> _Data for analysis_:
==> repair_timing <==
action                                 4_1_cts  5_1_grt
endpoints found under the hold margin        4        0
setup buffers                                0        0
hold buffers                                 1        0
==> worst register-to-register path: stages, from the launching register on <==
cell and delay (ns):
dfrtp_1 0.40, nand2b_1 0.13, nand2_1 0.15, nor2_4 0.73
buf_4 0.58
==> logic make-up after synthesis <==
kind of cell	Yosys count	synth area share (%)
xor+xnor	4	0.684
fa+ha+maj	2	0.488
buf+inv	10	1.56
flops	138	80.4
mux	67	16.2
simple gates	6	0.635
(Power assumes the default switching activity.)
$ cat src/rtl/admv_pkg.sv
// Shared types, constants and fixed-point map helpers for the ADC averaging block.
`default_nettype none
package admv_pkg;

  localparam int unsigned SampleW          = 16;
  localparam int unsigned MapW             = 32;
  localparam int unsigned ProdW            = 48;
  localparam int unsigned CfgIdxW          = 2;
  localparam int unsigned CfgDataW         = 32;
  localparam int unsigned WindowLenDefault = 16;
  localparam int unsigned QueueDepth       = 2;

  localparam logic                   EnableReset = 1'b1;
  localparam logic signed [MapW-1:0] GainReset   = 32'sh0100_0000;
  localparam logic signed [MapW-1:0] OffsetReset = 32'sh0000_0000;

  localparam logic signed [MapW-1:0] MapMax = 32'sh7fff_ffff;
  localparam logic signed [MapW-1:0] MapMin = 32'sh8000_0000;
  localparam logic signed [40:0]     SatMax = 41'sd2147483647;
  localparam logic signed [40:0]     SatMin = -41'sd2147483648;

  typedef enum logic [CfgIdxW-1:0] {
    RegEnable = 2'd0,
    RegGain   = 2'd1,
    RegOffset = 2'd2
  } admv_reg_e;

  typedef struct packed {
    logic signed [MapW-1:0] gain;
    logic signed [MapW-1:0] offset;
  } admv_map_cfg_t;

  // Signed Q8.24 gain times an unsigned integer sample; the exact product fits 48 bits.
  function automatic logic signed [ProdW-1:0] map_mul(logic signed [MapW-1:0] gain,
                                                       logic [SampleW-1:0] x);
    return ProdW'(gain) * ProdW'(signed'({1'b0, x}));
  endfunction

  // Drop 8 fraction bits with floor, add the Q16.16 offset and saturate to 32 bits.
  function automatic logic signed [MapW-1:0] map_finish(logic signed [ProdW-1:0] p,
                                                         logic signed [MapW-1:0] offset);
    logic signed [39:0] q;
    logic signed [40:0] r;
    q = 40'(p >>> 8);
    r = 41'(q) + 41'(offset);
    if (r > SatMax) begin
      return MapMax;
    end else if (r < SatMin) begin
      return MapMin;
    end else begin
      return $signed(r[MapW-1:0]);
    end
  endfunction

endpackage
`default_nettype wire

$ cat src/rtl/admv_front.sv
// Front end: channel gating, sample window ring buffer and running sum.
`default_nettype none
module admv_front #(
  parameter int unsigned WindowLen = 16,
  parameter int unsigned SumW      = 20
) (
  input  wire logic                        clk_i,
  input  wire logic                        rst_ni,
  input  wire logic                        accept_i,
  input  wire logic                        cmd_i,
  input  wire logic [admv_pkg::SampleW-1:0] sample_i,
  input  wire logic                        enable_i,
  output logic      [admv_pkg::SampleW-1:0] raw_o,
  output logic      [SumW-1:0]             sum_o
);
  import admv_pkg::*;

  localparam int unsigned    SlotW    = (WindowLen > 1) ? $clog2(WindowLen) : 1;
  localparam logic [SlotW-1:0] LastSlot = SlotW'(WindowLen - 1);
  localparam logic [SumW-1:0]  SumMax   = SumW'(WindowLen * 65535);

  logic [SampleW-1:0] store_q [WindowLen];
  logic [WindowLen-1:0] valid_q;
  logic [SlotW-1:0]   slot_q, nxt_slot, rd_addr;
  logic [SumW-1:0]    sum_q, sum_d;
  logic [SampleW-1:0] rd_q, hold_q, old_val, raw;
  logic               hit_q, vld_q, wr;

  assign raw      = enable_i ? sample_i : '0;
  assign wr       = accept_i & cmd_i;
  assign nxt_slot = (slot_q == LastSlot) ? '0 : SlotW'(slot_q + 1'b1);
  assign rd_addr  = wr ? nxt_slot : slot_q;

  // The entry about to be overwritten is read ahead into a register; a window of one
  // entry reads back the sample it has just written.
  assign old_val = hit_q ? hold_q : (vld_q ? rd_q : '0);
  assign sum_d   = sum_q - SumW'(old_val) + SumW'(raw);

  assign raw_o = raw;
  assign sum_o = sum_d;

  always_ff @(posedge clk_i or negedge rst_ni) begin
    if (!rst_ni) begin
      slot_q  <= '0;
      sum_q   <= '0;
      valid_q <= '0;
      hit_q   <= 1'b0;
      vld_q   <= 1'b0;
    end else begin
      if (wr) begin
        slot_q          <= nxt_slot;
        sum_q           <= sum_d;
        valid_q[slot_q] <= 1'b1;
      end
      hit_q <= wr && (nxt_slot == slot_q);
      vld_q <= valid_q[rd_addr];
    end
  end

  always_ff @(posedge clk_i) begin
    if (wr) begin
      store_q[slot_q] <= raw;
      hold_q          <= raw;
    end
    rd_q <= store_q[rd_addr];
  end

`ifndef SYNTHESIS
  a_sum_bound: assert property (@(posedge clk_i) disable iff (!rst_ni) sum_q <= SumMax)
    else $error("running sum exceeds the window bound");
`endif

endmodule
`default_nettype wire

$ cat src/rtl/admv_queue.sv
// Short FIFO that decouples the front end from the back end.
`default_nettype none
module admv_queue #(
  parameter int unsigned DataW = 37,
  parameter int unsigned Depth = 2
) (
  input  wire logic             clk_i,
  input  wire logic             rst_ni,
  input  wire logic             wr_i,
  input  wire logic [DataW-1:0] data_i,
  input  wire logic             rd_i,
  output logic                  full_o,
  output logic                  valid_o,
  output logic      [DataW-1:0] data_o
);

  localparam int unsigned PtrW = (Depth > 1) ? $clog2(Depth) : 1;
  localparam int unsigned CntW = $clog2(Depth + 1);
  localparam logic [PtrW-1:0] LastPtr = PtrW'(Depth - 1);
  localparam logic [CntW-1:0] FullCnt = CntW'(Depth);

  logic [DataW-1:0] store_q [Depth];
  logic [PtrW-1:0]  wr_ptr_q, rd_ptr_q;
  logic [CntW-1:0]  cnt_q;

  assign full_o  = (cnt_q == FullCnt);
  assign valid_o = (cnt_q != '0);
  assign data_o  = store_q[rd_ptr_q];

  always_ff @(posedge clk_i or negedge rst_ni) begin
    if (!rst_ni) begin
      wr_ptr_q <= '0;
      rd_ptr_q <= '0;
      cnt_q    <= '0;
    end else begin
      if (wr_i) begin
        wr_ptr_q <= (wr_ptr_q == LastPtr) ? '0 : PtrW'(wr_ptr_q + 1'b1);
      end
      if (rd_i) begin
        rd_ptr_q <= (rd_ptr_q == LastPtr) ? '0 : PtrW'(rd_ptr_q + 1'b1);
      end
      if (wr_i && !rd_i) begin
        cnt_q <= CntW'(cnt_q + 1'b1);
      end else if (rd_i && !wr_i) begin
        cnt_q <= CntW'(cnt_q - 1'b1);
      end
    end
  end

  always_ff @(posedge clk_i) begin
    if (wr_i) begin
      store_q[wr_ptr_q] <= data_i;
    end
  end

`ifndef SYNTHESIS
  a_cnt_bound: assert property (@(posedge clk_i) disable iff (!rst_ni) cnt_q <= FullCnt)
    else $error("queue count beyond depth");
  a_no_overrun: assert property (@(posedge clk_i) disable iff (!rst_ni) !(wr_i && full_o))
    else $error("queue written while full");
`endif

endmodule
`default_nettype wire

$ cat src/rtl/admv_back.sv
// Back end: mean by reciprocal multiply, linear map pipeline and result register.
`default_nettype none
module admv_back #(
  parameter int unsigned WindowLen = 16,
  parameter int unsigned SumW      = 20
) (
  input  wire logic                           clk_i,
  input  wire logic                           rst_ni,
  input  wire logic                           valid_i,
  input  wire logic                           cmd_i,
  input  wire logic        [admv_pkg::SampleW-1:0] raw_i,
  input  wire logic        [SumW-1:0]         sum_i,
  input  wire admv_pkg::admv_map_cfg_t        cfg_i,
  output logic                                take_o,
  input  wire logic                           pop_i,
  output logic                                empty_o,
  output logic             [admv_pkg::SampleW-1:0] raw_o,
  output logic             [admv_pkg::SampleW-1:0] mean_o,
  output logic signed      [admv_pkg::MapW-1:0]    raw_map_o,
  output logic signed      [admv_pkg::MapW-1:0]    mean_map_o
);
  import admv_pkg::*;

  // floor(sum / WindowLen) == (sum * ceil(2^Shift / WindowLen)) >> Shift for every sum
  // below 2^SumW when Shift = SumW + ceil(log2(WindowLen)).
  localparam int unsigned Log2N      = $clog2(WindowLen);
  localparam int unsigned DivShift   = SumW + Log2N;
  localparam int unsigned DivProdW   = 2 * SumW + 1;
  localparam longint unsigned DivMulFull =
    ((64'd1 << DivShift) + 64'(WindowLen) - 64'd1) / 64'(WindowLen);
  localparam logic [SumW:0] DivMul   = (SumW + 1)'(DivMulFull);

  logic                       v1_q, v2_q, v3_q, stall, mean_upd;
  logic                       cmd1_q;
  logic [SampleW-1:0]         raw1_q, raw2_q, raw3_q, mean2_q, mean3_q, mean_q;
  logic [SampleW-1:0]         mean_new, mean_sel;
  logic [DivProdW-1:0]        div_prod, div1_q;
  logic signed [ProdW-1:0]    rawp1_q, meanp2_q;
  logic signed [MapW-1:0]     rawmap2_q, rawmap3_q, meanmap3_q;

  assign stall    = v3_q & ~pop_i;
  assign take_o   = ~stall;
  assign empty_o  = ~v3_q;
  assign div_prod = DivProdW'(sum_i) * DivProdW'(DivMul);
  assign mean_new = div1_q[DivShift +: SampleW];
  assign mean_sel = cmd1_q ? mean_new : mean_q;
  assign mean_upd = ~stall & v1_q & cmd1_q;

  always_ff @(posedge clk_i or negedge rst_ni) begin
    if (!rst_ni) begin
      v1_q   <= 1'b0;
      v2_q   <= 1'b0;
      v3_q   <= 1'b0;
      mean_q <= '0;
    end else begin
      if (!stall) begin
        v1_q <= valid_i;
        v2_q <= v1_q;
        v3_q <= v2_q;
      end
      if (mean_upd) begin
        mean_q <= mean_new;
      end
    end
  end

  always_ff @(posedge clk_i) begin
    if (!stall) begin
      cmd1_q     <= cmd_i;
      raw1_q     <= raw_i;
      div1_q     <= div_prod;
      rawp1_q    <= map_mul(cfg_i.gain, raw_i);
      raw2_q     <= raw1_q;
      mean2_q    <= mean_sel;
      rawmap2_q  <= map_finish(rawp1_q, cfg_i.offset);
      meanp2_q   <= map_mul(cfg_i.gain, mean_sel);
      raw3_q     <= raw2_q;
      mean3_q    <= mean2_q;
      rawmap3_q  <= rawmap2_q;
      meanmap3_q <= map_finish(meanp2_q, cfg_i.offset);
    end
  end

  assign raw_o      = raw3_q;
  assign mean_o     = mean3_q;
  assign raw_map_o  = rawmap3_q;
  assign mean_map_o = meanmap3_q;

`ifndef SYNTHESIS
  a_mean_src: assert property (@(posedge clk_i) disable iff (!rst_ni)
    !$stable(mean_q) |-> $past(mean_upd))
    else $error("mean register changed without a filter item");
  a_out_src: assert property (@(posedge clk_i) disable iff (!rst_ni)
    $rose(v3_q) |-> $past(v2_q))
    else $error("result appeared without an item in the map stage");
`endif

endmodule
`default_nettype wire

$ cat src/rtl/adc_moving_average_with_linear_map_core.sv
// ADC moving average with linear map. A result passes through the queue, reciprocal/map
// multiply, mean map multiply and mean map finish registers. Throughput: one sample per
// cycle while the queue has room, as the front end updates the running sum in the same
// cycle as the transfer; the back end pipeline stalls only while the result register is
// not taken. Reset (asynchronous, active low) clears the window valid bits, running sum,
// slot, mean and queue, and loads the configuration registers with their reset values.
`default_nettype none
module adc_moving_average_with_linear_map_core #(
  parameter int unsigned WindowLen = admv_pkg::WindowLenDefault
) (
  input  wire logic                           clk_i,
  input  wire logic                           rst_ni,
  // Configuration write port
  input  wire logic                           cfg_we_i,
  input  wire logic        [admv_pkg::CfgIdxW-1:0]  cfg_idx_i,
  input  wire logic        [admv_pkg::CfgDataW-1:0] cfg_data_i,
  // Sample side
  input  wire logic                           push,
  output logic                                full,
  input  wire logic                           cmd_i,
  input  wire logic        [admv_pkg::SampleW-1:0] sample_i,
  // Result side
  output logic                                empty,
  input  wire logic                           pop,
  output logic             [admv_pkg::SampleW-1:0] raw_value_o,
  output logic             [admv_pkg::SampleW-1:0] filtered_mean_o,
  output logic signed      [admv_pkg::MapW-1:0]    raw_mapped_o,
  output logic signed      [admv_pkg::MapW-1:0]    filtered_mapped_o
);
  import admv_pkg::*;

  // The running sum needs log2 of the window more bits than a sample and never wraps.
  localparam int unsigned SumW  = SampleW + $clog2(WindowLen);
  localparam int unsigned ItemW = 1 + SampleW + SumW;

  logic                   enable_q;
  admv_map_cfg_t          map_cfg_q;
  logic                   accept;
  logic [SampleW-1:0]     front_raw;
  logic [SumW-1:0]        front_sum;
  logic [ItemW-1:0]       item_in, item_out;
  logic                   q_valid, q_take, q_rd;

  // Configuration registers. They must be written only while the block is idle, so the
  // back end reads them directly; the user is bound, the block does not enforce it.
  always_ff @(posedge clk_i or negedge rst_ni) begin
    if (!rst_ni) begin
      enable_q         <= EnableReset;
      map_cfg_q.gain   <= GainReset;
      map_cfg_q.offset <= OffsetReset;
    end else if (cfg_we_i) begin
      case (cfg_idx_i)
        RegEnable: enable_q         <= cfg_data_i[0];
        RegGain:   map_cfg_q.gain   <= $signed(cfg_data_i[MapW-1:0]);
        RegOffset: map_cfg_q.offset <= $signed(cfg_data_i[MapW-1:0]);
        default:   ;
      endcase
    end
  end

  // A sample transfer happens whenever push is high and the queue has room; if cmd_i is
  // set, the window updates in the same cycle; the item is queued with its new sum.
  assign accept = push & ~full;

  admv_front #(
    .WindowLen (WindowLen),
    .SumW      (SumW)
  ) u_front (
    .clk_i    (clk_i),
    .rst_ni   (rst_ni),
    .accept_i (accept),
    .cmd_i    (cmd_i),
    .sample_i (sample_i),
    .enable_i (enable_q),
    .raw_o    (front_raw),
    .sum_o    (front_sum)
  );

  assign item_in = {cmd_i, front_raw, front_sum};

  admv_queue #(
    .DataW (ItemW),
    .Depth (QueueDepth)
  ) u_queue (
    .clk_i   (clk_i),
    .rst_ni  (rst_ni),
    .wr_i    (accept),
    .data_i  (item_in),
    .rd_i    (q_rd),
    .full_o  (full),
    .valid_o (q_valid),
    .data_o  (item_out)
  );

  assign q_rd = q_valid & q_take;

  // The back end holds its own copy of the mean, updated in item order, so report-only
  // items see the mean left by the filter items ahead of them.
  admv_back #(
    .WindowLen (WindowLen),
    .SumW      (SumW)
  ) u_back (
    .clk_i      (clk_i),
    .rst_ni     (rst_ni),
    .valid_i    (q_valid),
    .cmd_i      (item_out[ItemW-1]),
    .raw_i      (item_out[SumW +: SampleW]),
    .sum_i      (item_out[SumW-1:0]),
    .cfg_i      (map_cfg_q),
    .take_o     (q_take),
    .pop_i      (pop),
    .empty_o    (empty),
    .raw_o      (raw_value_o),
    .mean_o     (filtered_mean_o),
    .raw_map_o  (raw_mapped_o),
    .mean_map_o (filtered_mapped_o)
  );

endmodule
`default_nettype wire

> _Task goal_:
Going back to the entries above, set down exactly the lines that begin at the one with "localparam logic signed [MapW-1:0] OffsetReset" and end at the one with "logic [SampleW-1:0] x);", both included, and nothing else.

> _Result of this task_:
  localparam logic signed [MapW-1:0] OffsetReset = 32'sh0000_0000;

  localparam logic signed [MapW-1:0] MapMax = 32'sh7fff_ffff;
  localparam logic signed [MapW-1:0] MapMin = 32'sh8000_0000;
  localparam logic signed [40:0]     SatMax = 41'sd2147483647;
  localparam logic signed [40:0]     SatMin = -41'sd2147483648;

  typedef enum logic [CfgIdxW-1:0] {
    RegEnable = 2'd0,
    RegGain   = 2'd1,
    RegOffset = 2'd2
  } admv_reg_e;

  typedef struct packed {
    logic signed [MapW-1:0] gain;
    logic signed [MapW-1:0] offset;
  } admv_map_cfg_t;

  // Signed Q8.24 gain times an unsigned integer sample; the exact product fits 48 bits.
  function automatic logic signed [ProdW-1:0] map_mul(logic signed [MapW-1:0] gain,
                                                       logic [SampleW-1:0] x);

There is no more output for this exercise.